[Stored items from a collection]
----

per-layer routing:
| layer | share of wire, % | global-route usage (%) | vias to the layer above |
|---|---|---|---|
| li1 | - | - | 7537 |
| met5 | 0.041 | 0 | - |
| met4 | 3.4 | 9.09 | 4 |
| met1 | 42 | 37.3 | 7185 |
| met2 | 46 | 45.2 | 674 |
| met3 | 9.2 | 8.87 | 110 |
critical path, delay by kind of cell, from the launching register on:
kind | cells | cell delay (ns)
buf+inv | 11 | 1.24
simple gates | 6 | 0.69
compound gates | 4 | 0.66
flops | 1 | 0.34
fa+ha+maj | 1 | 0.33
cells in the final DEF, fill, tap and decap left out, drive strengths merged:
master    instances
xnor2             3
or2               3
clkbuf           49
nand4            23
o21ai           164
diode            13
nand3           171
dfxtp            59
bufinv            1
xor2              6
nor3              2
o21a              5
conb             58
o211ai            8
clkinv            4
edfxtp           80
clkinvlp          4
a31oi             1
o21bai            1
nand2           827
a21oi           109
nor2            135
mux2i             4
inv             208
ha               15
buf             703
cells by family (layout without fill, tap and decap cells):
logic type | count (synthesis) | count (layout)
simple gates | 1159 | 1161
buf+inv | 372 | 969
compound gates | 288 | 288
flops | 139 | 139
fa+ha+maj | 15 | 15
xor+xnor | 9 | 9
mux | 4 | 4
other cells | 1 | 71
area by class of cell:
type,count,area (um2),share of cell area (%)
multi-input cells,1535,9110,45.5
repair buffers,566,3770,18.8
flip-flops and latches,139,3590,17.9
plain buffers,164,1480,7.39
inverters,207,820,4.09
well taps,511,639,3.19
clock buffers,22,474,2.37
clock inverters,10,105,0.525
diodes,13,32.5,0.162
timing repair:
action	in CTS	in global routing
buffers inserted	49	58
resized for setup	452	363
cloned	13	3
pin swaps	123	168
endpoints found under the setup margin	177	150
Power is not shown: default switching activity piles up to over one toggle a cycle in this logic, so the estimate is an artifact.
$ cat src/rtl/seq_cla_adder32_pkg.sv
// Shared definitions for the sequential nibble-CLA adder: state encoding and slice width.
package seq_cla_adder32_pkg;
  localparam logic [1:0] S_IDLE  = 2'd0;
  localparam logic [1:0] S_RUN   = 2'd1;
  localparam logic [1:0] S_DONE  = 2'd2;
  localparam int         SLICE_W = 4;

  typedef enum logic [1:0] {
    IDLE = S_IDLE,
    RUN  = S_RUN,
    DONE = S_DONE
  } state_e;

  // idx counter width; a one-slice unit still needs a 1-bit counter
  function automatic int idx_bits(input int n);
    return (n > 1) ? $clog2(n) : 1;
  endfunction
endpackage

$ cat src/rtl/seq_cla_adder32_if.sv
// Operand and result handshakes of the sequential adder, bundled as one interface.
interface seq_cla_adder32_if #(
  parameter int WIDTH = 32
) ();
  logic             in_valid;
  logic             in_ready;
  logic [WIDTH-1:0] a;
  logic [WIDTH-1:0] b;
  logic             sub;
  logic             out_valid;
  logic             out_ready;
  logic [WIDTH-1:0] sum;
  logic             cout;
  logic             ovf;
  logic             zero;
  logic             busy;

  modport master (
    output in_valid, a, b, sub, out_ready,
    input  in_ready, out_valid, sum, cout, ovf, zero, busy
  );

  modport slave (
    input  in_valid, a, b, sub, out_ready,
    output in_ready, out_valid, sum, cout, ovf, zero, busy
  );
endinterface

$ cat src/rtl/seq_cla_adder32_nibble_cla.sv
// 4-bit carry-lookahead cell with block propagate/generate for chaining slices.
module nibble_cla (
  input  logic [3:0] A,
  input  logic [3:0] B,
  input  logic       c_in,
  output logic [3:0] S,
  output logic       P_prop,
  output logic       G_prop
);
  logic [3:0] p, g, c;

  assign p = A ^ B;
  assign g = A & B;

  assign c[0] = c_in;
  assign c[1] = g[0] | (p[0] & c_in);
  assign c[2] = g[1] | (p[1] & g[0]) | (p[1] & p[0] & c_in);
  assign c[3] = g[2] | (p[2] & g[1]) | (p[2] & p[1] & g[0]) | (p[2] & p[1] & p[0] & c_in);

  assign S      = p ^ c;
  assign P_prop = &p;
  assign G_prop = g[3] | (p[3] & g[2]) | (p[3] & p[2] & g[1]) | (p[3] & p[2] & p[1] & g[0]);
endmodule

$ cat src/rtl/seq_cla_adder32.sv
// Multi-cycle add/subtract: one nibble CLA cell reused NSLICE times, carry rippled through a register.
module seq_cla_adder32
  import seq_cla_adder32_pkg::*;
#(
  parameter int WIDTH = 32
) (
  input  logic               clk,
  input  logic               rst,
  seq_cla_adder32_if.slave   io
);
  localparam int NSLICE = WIDTH / SLICE_W;
  localparam int IDX_W  = idx_bits(NSLICE);
  localparam logic [IDX_W-1:0] LAST = IDX_W'(NSLICE - 1);

  state_e             state;
  logic [IDX_W-1:0]   idx;
  logic               carry;
  logic [WIDTH-1:0]   a_r, b_r, sum_r, sum_nx;
  logic               cout_r, ovf_r, zero_r, out_valid_r;
  logic [SLICE_W-1:0] a_nib, b_nib, s_nib;
  logic               p_blk, g_blk, c_nx;

  assign a_nib = a_r[int'(idx)*SLICE_W +: SLICE_W];
  assign b_nib = b_r[int'(idx)*SLICE_W +: SLICE_W];

  nibble_cla u_cla (
    .A      (a_nib),
    .B      (b_nib),
    .c_in   (carry),
    .S      (s_nib),
    .P_prop (p_blk),
    .G_prop (g_blk)
  );

  assign c_nx = g_blk | (p_blk & carry);

  // full sum as it will look after this cycle's nibble lands; zero/ovf are taken from it
  always_comb begin
    sum_nx = sum_r;
    sum_nx[int'(idx)*SLICE_W +: SLICE_W] = s_nib;
  end

  always_ff @(posedge clk) begin
    if (rst) begin
      state       <= IDLE;
      idx         <= '0;
      carry       <= 1'b0;
      a_r         <= '0;
      b_r         <= '0;
      sum_r       <= '0;
      cout_r      <= 1'b0;
      ovf_r       <= 1'b0;
      zero_r      <= 1'b0;
      out_valid_r <= 1'b0;
    end else begin
      case (state)
        IDLE: if (io.in_valid) begin
          a_r   <= io.a;
          b_r   <= io.b ^ {WIDTH{io.sub}};
          carry <= io.sub;
          idx   <= '0;
          sum_r <= '0;
          state <= RUN;
        end
        RUN: begin
          sum_r <= sum_nx;
          carry <= c_nx;
          if (idx == LAST) begin
            cout_r <= c_nx;
            ovf_r  <= (a_r[WIDTH-1] == b_r[WIDTH-1]) & (sum_nx[WIDTH-1] != a_r[WIDTH-1]);
            zero_r <= (sum_nx == '0);
            state  <= DONE;
          end else begin
            idx <= idx + 1'b1;
          end
        end
        // result registers settle on entry; out_valid follows one cycle later
        DONE: begin
          if (!out_valid_r) begin
            out_valid_r <= 1'b1;
          end else if (io.out_ready) begin
            out_valid_r <= 1'b0;
            state       <= IDLE;
          end
        end
        default: state <= IDLE;
      endcase
    end
  end

  assign io.in_ready  = (state == IDLE);
  assign io.busy      = (state != IDLE);
  assign io.out_valid = out_valid_r;
  assign io.sum       = sum_r;
  assign io.cout      = cout_r;
  assign io.ovf       = ovf_r;
  assign io.zero      = zero_r;
endmodule
$ cat src/flat_wrapper.sv
// flat-port wrapper written by rule: the top's interface ports become plain ports
module seq_cla_adder32_flat import seq_cla_adder32_pkg::*;
#(
  parameter int WIDTH = 32
)
  (clk, rst, io_in_valid, io_a, io_b, io_sub, io_out_ready, io_in_ready, io_out_valid, io_sum, io_cout, io_ovf, io_zero, io_busy);
  seq_cla_adder32_if #(.WIDTH(WIDTH)) io_i ();
  input  logic clk;
  input  logic rst;
  input wire logic [$bits(io_i.in_valid)-1:0] io_in_valid;
  input wire logic [$bits(io_i.a)-1:0] io_a;
  input wire logic [$bits(io_i.b)-1:0] io_b;
  input wire logic [$bits(io_i.sub)-1:0] io_sub;
  input wire logic [$bits(io_i.out_ready)-1:0] io_out_ready;
  output wire logic [$bits(io_i.in_ready)-1:0] io_in_ready;
  output wire logic [$bits(io_i.out_valid)-1:0] io_out_valid;
  output wire logic [$bits(io_i.sum)-1:0] io_sum;
  output wire logic [$bits(io_i.cout)-1:0] io_cout;
  output wire logic [$bits(io_i.ovf)-1:0] io_ovf;
  output wire logic [$bits(io_i.zero)-1:0] io_zero;
  output wire logic [$bits(io_i.busy)-1:0] io_busy;
  assign io_i.in_valid = io_in_valid;
  assign io_i.a = io_a;
  assign io_i.b = io_b;
  assign io_i.sub = io_sub;
  assign io_i.out_ready = io_out_ready;
  assign io_in_ready = io_i.in_ready;
  assign io_out_valid = io_i.out_valid;
  assign io_sum = io_i.sum;
  assign io_cout = io_i.cout;
  assign io_ovf = io_i.ovf;
  assign io_zero = io_i.zero;
  assign io_busy = io_i.busy;
  seq_cla_adder32 #(.WIDTH(WIDTH)) u_core (.clk(clk), .rst(rst), .io(io_i));
endmodule
$ cat config.mk
export PLATFORM = sky130hd
export DESIGN_NAME = seq_cla_adder32_flat
export DESIGN_NICKNAME = d
export VERILOG_FILES = /design/src/rtl/seq_cla_adder32_pkg.sv /design/src/rtl/seq_cla_adder32_if.sv /design/src/rtl/seq_cla_adder32_nibble_cla.sv /design/src/rtl/seq_cla_adder32.sv /design/src/flat_wrapper.sv
export SDC_FILE = /design/constraint.sdc
export NUM_CORES = 1
export LEC_CHECK = 0
export CAP_MARGIN = 20
export CORE_MARGIN = 3
export CORE_UTILIZATION = 45
export CTS_CLUSTER_DIAMETER = 50
export DETAILED_ROUTE_END_ITERATION = 8
export GPL_TIMING_DRIVEN = 0
export PLACE_DENSITY = 0.78
export SLEW_MARGIN = 0
export SYNTH_ARGS = -nofsm -noshare
export SYNTH_HDL_FRONTEND = slang
export SYNTH_SLANG_ARGS = --single-unit
$ cat constraint.sdc
create_clock -name clk -period 4.38 [get_ports clk]
set_input_delay 0.876 -clock clk [delete_from_list [all_inputs] [get_ports clk]]
set_output_delay 0.876 -clock clk [all_outputs]
set_load 0.1 [all_outputs]
* Word-level counts from Yosys, hierarchy flattened
Index checks and enable logic that the tools add are counted.
** Operators by class
- Add/subtract/negate cells :: 2
- $mul :: 0
- Div/mod/pow operators :: 0
- Magnitude comparators :: 0
- Equal/unequal tests :: 10
- Shift operators :: 4
- Mux-type cells :: 15
- Bitwise operators :: 30
- Reductions and logical operators :: 10
** Operators with widths (count)
- $pmux W32 S2 :: 1
- $shiftx A32 B6 Y4 :: 2
- $neg A5 Y33 :: 1
- $shift A4 B33 Y32 const A :: 1
- $shiftx A4 B33 Y32 :: 1
- $bwmux W32 :: 1
- $logic_not A32 Y1 :: 1
- $mux W32 :: 1
- $xor A32 B32 Y32 :: 1
- $and A1 B1 Y1 :: 16
- $or A1 B1 Y1 :: 10
- $mux W2 :: 4
- $reduce_and A4 Y1 :: 2
- $xor A4 B4 Y4 :: 2
- $mux W3 :: 2
- $ne A2 B2 Y1 const B :: 3
- $pmux W2 S3 :: 1
- $pmux W3 S2 :: 1
- $reduce_and A2 Y1 :: 3
- $and A4 B4 Y4 :: 1
- $ne A2 B1 Y1 const B :: 2
- $reduce_bool A2 Y1 :: 2
- $add A3 B1 Y3 const B :: 1
- $eq A3 B3 Y1 const B :: 1
- 8 further kinds :: 10
** Storage, ports and cells
- Bits in registers :: 106
- Bits in latches :: 0
- Memory bits (writable) :: 0
- Memory bits (read-only) :: 0
- Input port bits :: 69
- Output and inout port bits :: 38
- Word-level logic and storage cells :: 81
- Memories kept :: 0

* Logic depth before layout (Yosys ltp)
Gate-level depths: netlist of run 1.
- Depth in word-level cells :: 11
- Gate-level depth with buffers :: 13
- Gate-level depth less buffers :: 10

* Cells and area by module
A second synthesis of run 1 with hierarchy kept.
** Second synthesis, totals
- Cell total of the unflattened synthesis :: 604
- Area, all modules :: 5173.7 µm²
** Modules (own cells, without submodules)
- seq_cla_adder32 :: times used 1, cells each 582, area an instance 4991.0 µm², seq. area each 2122.0 µm²
- nibble_cla :: times used 1, cells each 22, area an instance 182.7 µm², seq. area each 0.0 µm²

* Least setup slack after synthesis of run 1
No wires, ideal clock.
- Kind :: reg-to-output
- From :: register u_core.state[0]
- To :: output io_busy
- Data arrival time :: 2.608 ns
- Required time :: 3.504 ns
- Path slack :: 0.896 ns
- Stages on the path, launching flop included :: 3
- Path buffers :: 0
- Cells stage by stage :: dfxtp_1 > nor2_1 > inv_1
** Between the ends
- Longest elaborated chain between the ends :: 1
** RTL lines
- from (decl) :: RTL line seq_cla_adder32.sv:15 : state_e state;
- from (signal assigned) :: RTL line seq_cla_adder32.sv:45 : state <= IDLE;
- from (signal assigned) :: RTL line seq_cla_adder32.sv:63 : state <= RUN;
- from (signal assigned) :: RTL line seq_cla_adder32.sv:72 : state <= DONE;
- $reduce_bool A2 Y1 :: RTL line seq_cla_adder32.sv:92 : assign io.busy = (state != IDLE);
- to (decl) :: RTL line flat_wrapper.sv:21 : output wire logic [$bits(io_i.busy)-1:0] io_busy;
Every way passes these cells.

* Worst setup path after layout of run 1
- From :: register u_core.idx[0]
- To :: register u_core.zero_r, in the netlist u_core.io.zero
** Between the ends
- Longest elaborated chain between the ends :: 10
- Elaborated cells between the ends (all ways) :: 27
- Classes of those cells :: 1 x add/sub; 1 x eq/ne; 4 x shift; 1 x mux; 18 x bitwise; 2 x reduce/logical
** RTL lines
- from (decl) :: RTL line seq_cla_adder32.sv:16 : logic [IDX_W-1:0] idx;
- from (signal assigned) :: RTL line seq_cla_adder32.sv:74 : idx <= idx + 1'b1;
- $shiftx A32 B6 Y4 (on tied branches) :: RTL line seq_cla_adder32.sv:23, seq_cla_adder32.sv:24
- $xor A4 B4 Y4 or $and A4 B4 Y4 (tied branches) :: RTL line seq_cla_adder32_nibble_cla.sv:12, seq_cla_adder32_nibble_cla.sv:13
- $and A1 B1 Y1 :: RTL line seq_cla_adder32_nibble_cla.sv:18 : assign c[3] = g[2] | (p[2] & g[1]) | (p[2] & p[1] & g[0]) | (p[2] & p[1] & p[0] & c_in);
- $or A1 B1 Y1 or $and A1 B1 Y1 (tied branches) (2 in a row) :: RTL line seq_cla_adder32_nibble_cla.sv:18
- $or A1 B1 Y1 :: RTL line seq_cla_adder32_nibble_cla.sv:18
- $xor A4 B4 Y4 :: RTL line seq_cla_adder32_nibble_cla.sv:20 : assign S = p ^ c;
- $shiftx A4 B33 Y32 :: RTL line seq_cla_adder32.sv:40 : sum_nx[int'(idx)*SLICE_W +: SLICE_W] = s_nib;
- $bwmux W32 :: RTL line seq_cla_adder32.sv:40
- $logic_not A32 Y1 :: RTL line seq_cla_adder32.sv:71 : zero_r <= (sum_nx == '0);
- to (signal assigned) :: RTL line seq_cla_adder32.sv:71
- to (decl) :: RTL line seq_cla_adder32.sv:19 : logic cout_r, ovf_r, zero_r, out_valid_r;
Parallel ways exist; a longest one is shown, timed or not.
A chain may end at the register's enable or synchronous reset.

==> results of run 1 <==
-- state kept, by name, summed over array words and instances, names as in the netlist --
signal               flops
u_core.a_r              32
u_core.b_r              32
u_core.carry             1
u_core.idx               3
u_core.io.cout           1
u_core.io.out_valid      1
u_core.io.ovf            1
u_core.io.sum           32
u_core.io.zero           1
u_core.state             2
-- critical path: stages (launching register included) --
cell and delay, ns:
dfxtp_1 0.46, buf_4 0.28, buf_2 0.36, mux4_2 0.58, nand2_1 0.09, nand2_1 0.15, fa_1 0.48, xnor2_1 0.46
or4_1 0.20, o2111ai_1 0.12, a211o_1 0.27, nor4_1 0.29, a32o_1 0.17
-- cell usage in the layout, fill, tap and decap left out, drive strengths merged, types with 4 or more instances in the layout --
cell type      netlist  layout
o21ai               12      12
buf                 15      15
inv                  5       7
a32oi                7       7
a21oi               38      38
ha                   9       9
nor4                 4       4
mux4                16      16
xnor2               34      34
a211o                4       4
clkbuf              30      39
dfxtp              106     106
clkdlybuf4s50        0     104
a22oi               27      27
nor2                85      85
o22ai                4       4
a211oi              33      33
nor3                 9       9
nand2              101     101
-- layer usage --
layer	GRT usage [%]	routed length (um)
met1	29.1	6260
met5	0	0
met4	6.97	233
met2	36.3	6660
met3	3.34	744
-- logic make-up after synthesis --
logic type,Yosys count,share of synthesized area (%)
muxes,19,7.65
DFF,106,41.4
and+or+nand+nor,226,19.7
adders and majority gates,10,2.59
xor gates and xnor gates,36,6.16
AOI/OAI and AO/OA,137,18.1
buffers and inverters,51,4.32
-- how the worst max path moves through the flow --
stage,startpoint,to,slack (ns),depth (start not counted)
floorplan,u_core.state[0],io_busy,0.90,2
global placement,u_core.idx[0],u_core.io.sum[7],0.43,11
detailed placement,u_core.idx[0],u_core.io.sum[15],0.34,11
CTS,u_core.idx[0],u_core.io.sum[23],0.32,11
global route,u_core.idx[0],u_core.io.zero,0.04,12
finish,u_core.idx[0],u_core.io.zero,0.42,12
-- layout make-up --
cell class | instances | share of cell area (%)
Inverter | 6 | 0.338
Buffer | 45 | 2.99
Clock buffer | 9 | 3.38
Tap cell | 140 | 2.63
Multi-Input combinational cell | 428 | 41.8
Sequential cell | 106 | 31.9
Clock inverter | 7 | 1.33
Timing Repair Buffer | 104 | 15.6
-- power by group through the flow --
stage | sequential (mW) | combinational, mW | clock, mW
3_5_place_dp | 1.06 | 0.425 | 0
4_1_cts | 1.04 | 0.426 | 0.846
5_1_grt | 1.04 | 0.468 | 0.879
3_3_place_gp | 1.06 | 0.414 | 0
6_report | 1.04 | 0.429 | 0.847
2_1_floorplan | 1.06 | 0.270 | 0
-- timing repair --
item | in CTS | in global routing
setup endpoints to repair | 0 | 1
setup buffers | 0 | 0
resized for setup | 0 | 1
hold buffers | 0 | 0
==> flow_metrics.env, run 1 <==
export IMPL_outcome="finished, final reports clean"
export IMPL_seq_area_um2=2120
export IMPL_drt_first_pass_iters=5
export IMPL_hp_start="u_core.a_r[8]"
export IMPL_n_antenna_cell=0
export IMPL_final_hold_viol_count=0
export IMPL_switching_share_pct=28.6
export IMPL_synthMostInstantiatedCell="dfxtp_1"
export IMPL_cts_tree="built"
export IMPL_die_h_um=113
export IMPL_layout_setup_ws_ns=0.418
export IMPL_drt_wl_total_mm=13.9
export IMPL_r2r_end="u_core.io.zero"
export IMPL_cts_buffer_depth=2
export IMPL_rows=38
export IMPL_r2r_cells=12
export IMPL_fin_crit_sh_pct=90.4
export IMPL_drtAntennaViolNets=0
export IMPL_cp_max_fo=10
export IMPL_fin_crit_ns=3.96
export IMPL_worstMarginPinSlew_ns=0.975
export IMPL_vias_per_cell=5.60
export IMPL_hold_path_depth=2
export IMPL_fmax_mhz=252
export IMPL_dp_hpwl_mm=10.5
export IMPL_cts_root_buf="clkbuf_16"
export IMPL_start_util_pct=46.6
export IMPL_ys_ff_latch=106
export IMPL_preCtsSetupSlack_ns=0.343
export IMPL_regToRegSetupSlack_ns=0.42
export IMPL_p_sw_uw=661
export IMPL_critPathKind="flop to flop"
export IMPL_syn_instance_count=585
export IMPL_yosysUniqueCellTypes=52
export IMPL_yosys_warnings=0
export IMPL_numCtsBuffers=9
export IMPL_crit_path_end_kind="flop"
export IMPL_startpoint_type="flop"
export IMPL_gp_congestion=0.879
export IMPL_pwr_share_seq_pct=44.9
export IMPL_antenna_found_initial=0
export IMPL_clkTransAtPathRegs_ns=0.07
export IMPL_fp_coreArea_um2=11000
export IMPL_design_portCount=107
export IMPL_grt_use_total_pct=21.8
export IMPL_dpl_instance_area_um2=6340
export IMPL_fp_dieW_um=113
export IMPL_grt_max_degree=20
export IMPL_syn_nets=664
export IMPL_yosysTopAreaCell="dfxtp_1"
export IMPL_ys_async_sr_fraction_pct=0
export IMPL_drive_gt1_share_pct=6.95
export IMPL_critPathArrivalTime_ns=4.25
export IMPL_irDropWorstVdd_v=0.000194
export IMPL_setup_violations=0
export IMPL_h_tree_depth=3
export IMPL_post_route_util_pct=60.6
export IMPL_wl_per_cell_um=16.5
export IMPL_combinationalPowerShare_pct=18.5
export IMPL_drv_slew=0
export IMPL_p_int_mw=1.65
export IMPL_leakagePower_nw=2.38
export IMPL_worstPathRequired_ns=4.66
export IMPL_p_clk_share_pct=36.6
export IMPL_p_per_area_nw_per_um2=348
export IMPL_worstSkewPairLatency_ns=0.35
export IMPL_cts_sinks=106
export IMPL_synthFlopType="dfxtp_1"
export IMPL_finClkSkew_ns=0.00873
export IMPL_rsz0062_at_grt="no"
export IMPL_syn_avg_cell_area_um2=8.75
export IMPL_routed_via_count=4730
export IMPL_yosysSeqAreaShare_pct=41.4
export IMPL_rr_startpoint="u_core.idx[0]"
export IMPL_synth_area_um2=5120
export IMPL_report_power_total_mw=2.31
export IMPL_grt_pass1_wl_mm=22.7
export IMPL_hold_end="u_core.a_r[8]"
export IMPL_grt_remaining_overflow=0
export IMPL_holdWs_ns=0.458
export IMPL_synth_edf_count=0
export IMPL_layoutNonFillerInstCount=845
export IMPL_ys_top_cells_by_area="dfxtp_1, nand2_1, mux4_2, nor2_1, xnor2_1"
export IMPL_synthTopCellsByCount="dfxtp_1, nand2_1, nor2_1"
export IMPL_multi_input_area_um2=2780
export IMPL_grt_pass1_vias=4623
export IMPL_dpl_cell_count=829
export IMPL_io_buffers=104
export IMPL_die_area_um2=12700
export IMPL_hold_class="flop to flop"
export IMPL_drc=0
export IMPL_synth_top_area_share_pct=41.4
export IMPL_fin_area_um2=6660
export IMPL_fillers=957
export IMPL_relSlewSlack_pct=34.8
export IMPL_fin_nets=779
export IMPL_cap_violations=0
export IMPL_drt_iter0_drc=295
export IMPL_finalSetupTns_ns=0
export IMPL_syn_to_final_growth_pct=30.0
Power figures use the tool's default switching activity.
==> run 2, diff against run 1 <==
--- a/config.mk
+++ b/config.mk
@@ -11,6 +11,7 @@
 export CTS_CLUSTER_DIAMETER = 50
 export DETAILED_ROUTE_END_ITERATION = 8
 export GPL_TIMING_DRIVEN = 0
+export HOLD_SLACK_MARGIN = 0.03
 export PLACE_DENSITY = 0.78
 export SLEW_MARGIN = 0
 export SYNTH_ARGS = -nofsm -noshare
==> results of run 2 <==
Same layout as run 1: the final DEF is identical, and so are final timing and power.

----

The problem » Lines to set down from above: the line with "Gate-level depths: netlist of run 1.", the line with "- Path buffers :: 0", and every line between, each exactly as written.

Result for this task »
Gate-level depths: netlist of run 1.
- Depth in word-level cells :: 11
- Gate-level depth with buffers :: 13
- Gate-level depth less buffers :: 10

* Cells and area by module
A second synthesis of run 1 with hierarchy kept.
** Second synthesis, totals
- Cell total of the unflattened synthesis :: 604
- Area, all modules :: 5173.7 µm²
** Modules (own cells, without submodules)
- seq_cla_adder32 :: times used 1, cells each 582, area an instance 4991.0 µm², seq. area each 2122.0 µm²
- nibble_cla :: times used 1, cells each 22, area an instance 182.7 µm², seq. area each 0.0 µm²

* Least setup slack after synthesis of run 1
No wires, ideal clock.
- Kind :: reg-to-output
- From :: register u_core.state[0]
- To :: output io_busy
- Data arrival time :: 2.608 ns
- Required time :: 3.504 ns
- Path slack :: 0.896 ns
- Stages on the path, launching flop included :: 3
- Path buffers :: 0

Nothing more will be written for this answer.